Start of Block

### src/rtl/fetch_buffer.sv
// fetch_buffer: owns the fetch PC and issues in-order requests to the
// instruction memory. Returned instructions are queued for IF/ID. A redirect
// flushes the queue and drops any responses still in flight.
module fetch_buffer #(
  parameter int unsigned          DEPTH     = 4,
  parameter int unsigned          ADDR_LEN  = 32,
  parameter int unsigned          INSTR_LEN = 32,
  parameter logic [ADDR_LEN-1:0]  RESET_PC  = '0
) (
  input  logic                 clk,
  input  logic                 rst,
  input  logic                 redirect_valid,
  input  logic [ADDR_LEN-1:0]  redirect_pc,
  output logic                 imem_req,
  output logic [ADDR_LEN-1:0]  imem_addr,
  input  logic                 imem_ready,
  input  logic                 imem_rvalid,
  input  logic [INSTR_LEN-1:0] imem_rdata,
  output logic                 out_valid,
  output logic [INSTR_LEN-1:0] out_inst,
  output logic [ADDR_LEN-1:0]  out_pc_plus_4,
  input  logic                 out_ready
);

  localparam int unsigned CW = $clog2(DEPTH + 1);
  localparam int unsigned PW = $clog2(DEPTH);

  logic [ADDR_LEN-1:0]  fetch_pc_q, fetch_pc_d;
  logic [CW-1:0]        outstanding_q, outstanding_d;
  logic [CW-1:0]        drop_cnt_q, drop_cnt_d;
  logic [CW-1:0]        count_q, count_d;
  logic [PW-1:0]        rd_ptr_q, rd_ptr_d;
  logic [PW-1:0]        wr_ptr_q, wr_ptr_d;
  logic [PW-1:0]        tag_rd_q, tag_rd_d;
  logic [PW-1:0]        tag_wr_q, tag_wr_d;
  logic [INSTR_LEN-1:0] fifo_inst_q [DEPTH];
  logic [INSTR_LEN-1:0] fifo_inst_d [DEPTH];
  logic [ADDR_LEN-1:0]  fifo_pc4_q  [DEPTH];
  logic [ADDR_LEN-1:0]  fifo_pc4_d  [DEPTH];
  logic [ADDR_LEN-1:0]  tag_q       [DEPTH];
  logic [ADDR_LEN-1:0]  tag_d       [DEPTH];

  logic credit_ok;
  logic accept;
  logic resp;
  logic drop_resp;
  logic push;
  logic pop;

  // Handshake decode: credit covers in-flight requests plus queued entries
  always_comb begin
    credit_ok = (({1'b0, outstanding_q} + {1'b0, count_q}) < (CW + 1)'(DEPTH));
    imem_req  = !rst && !redirect_valid && credit_ok;
    accept    = imem_req && imem_ready;
    // A response with nothing outstanding is a protocol error and is ignored
    resp      = imem_rvalid && (outstanding_q != '0);
    drop_resp = resp && (redirect_valid || (drop_cnt_q != '0));
    push      = resp && !drop_resp;
    pop       = (count_q != '0) && out_ready && !redirect_valid;
  end

  // Next-state for PC, counters, tag queue and instruction FIFO
  always_comb begin
    fetch_pc_d    = fetch_pc_q;
    outstanding_d = outstanding_q;
    drop_cnt_d    = drop_cnt_q;
    count_d       = count_q;
    rd_ptr_d      = rd_ptr_q;
    wr_ptr_d      = wr_ptr_q;
    tag_rd_d      = tag_rd_q;
    tag_wr_d      = tag_wr_q;
    fifo_inst_d   = fifo_inst_q;
    fifo_pc4_d    = fifo_pc4_q;
    tag_d         = tag_q;

    if (accept) begin
      fetch_pc_d      = fetch_pc_q + ADDR_LEN'(4);
      tag_d[tag_wr_q] = fetch_pc_q;
      tag_wr_d        = tag_wr_q + PW'(1);
    end

    // Tags pop with every counted response, dropped or not, to stay aligned
    if (resp) begin
      tag_rd_d = tag_rd_q + PW'(1);
    end

    if (redirect_valid) begin
      fetch_pc_d    = redirect_pc & ~ADDR_LEN'(3);
      count_d       = '0;
      rd_ptr_d      = '0;
      wr_ptr_d      = '0;
      outstanding_d = outstanding_q - CW'(resp);
      drop_cnt_d    = outstanding_q - CW'(resp);
    end else begin
      outstanding_d = outstanding_q + CW'(accept) - CW'(resp);
      if (resp && (drop_cnt_q != '0)) begin
        drop_cnt_d = drop_cnt_q - CW'(1);
      end
      if (push) begin
        fifo_inst_d[wr_ptr_q] = imem_rdata;
        fifo_pc4_d[wr_ptr_q]  = tag_q[tag_rd_q] + ADDR_LEN'(4);
        wr_ptr_d              = wr_ptr_q + PW'(1);
      end
      if (pop) begin
        rd_ptr_d = rd_ptr_q + PW'(1);
      end
      count_d = count_q + CW'(push) - CW'(pop);
    end
  end

  // State registers with synchronous reset
  always_ff @(posedge clk) begin
    if (rst) begin
      fetch_pc_q    <= RESET_PC;
      outstanding_q <= '0;
      drop_cnt_q    <= '0;
      count_q       <= '0;
      rd_ptr_q      <= '0;
      wr_ptr_q      <= '0;
      tag_rd_q      <= '0;
      tag_wr_q      <= '0;
      for (int i = 0; i < int'(DEPTH); i++) begin
        fifo_inst_q[i] <= '0;
        fifo_pc4_q[i]  <= '0;
        tag_q[i]       <= '0;
      end
    end else begin
      fetch_pc_q    <= fetch_pc_d;
      outstanding_q <= outstanding_d;
      drop_cnt_q    <= drop_cnt_d;
      count_q       <= count_d;
      rd_ptr_q      <= rd_ptr_d;
      wr_ptr_q      <= wr_ptr_d;
      tag_rd_q      <= tag_rd_d;
      tag_wr_q      <= tag_wr_d;
      fifo_inst_q   <= fifo_inst_d;
      fifo_pc4_q    <= fifo_pc4_d;
      tag_q         <= tag_d;
    end
  end

  // Outputs come straight from registers: no path from imem_rdata
  always_comb begin
    imem_addr     = fetch_pc_q;
    out_valid     = (count_q != '0);
    out_inst      = fifo_inst_q[rd_ptr_q];
    out_pc_plus_4 = fifo_pc4_q[rd_ptr_q];
  end

endmodule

End of Block

# Work to complete
Only lines with the word "DEPTH" are wanted. Find and copy them from the records above.

# Answer section
  parameter int unsigned          DEPTH     = 4,
  localparam int unsigned CW = $clog2(DEPTH + 1);
  localparam int unsigned PW = $clog2(DEPTH);
  logic [INSTR_LEN-1:0] fifo_inst_q [DEPTH];
  logic [INSTR_LEN-1:0] fifo_inst_d [DEPTH];
  logic [ADDR_LEN-1:0]  fifo_pc4_q  [DEPTH];
  logic [ADDR_LEN-1:0]  fifo_pc4_d  [DEPTH];
  logic [ADDR_LEN-1:0]  tag_q       [DEPTH];
  logic [ADDR_LEN-1:0]  tag_d       [DEPTH];
    credit_ok = (({1'b0, outstanding_q} + {1'b0, count_q}) < (CW + 1)'(DEPTH));
      for (int i = 0; i < int'(DEPTH); i++) begin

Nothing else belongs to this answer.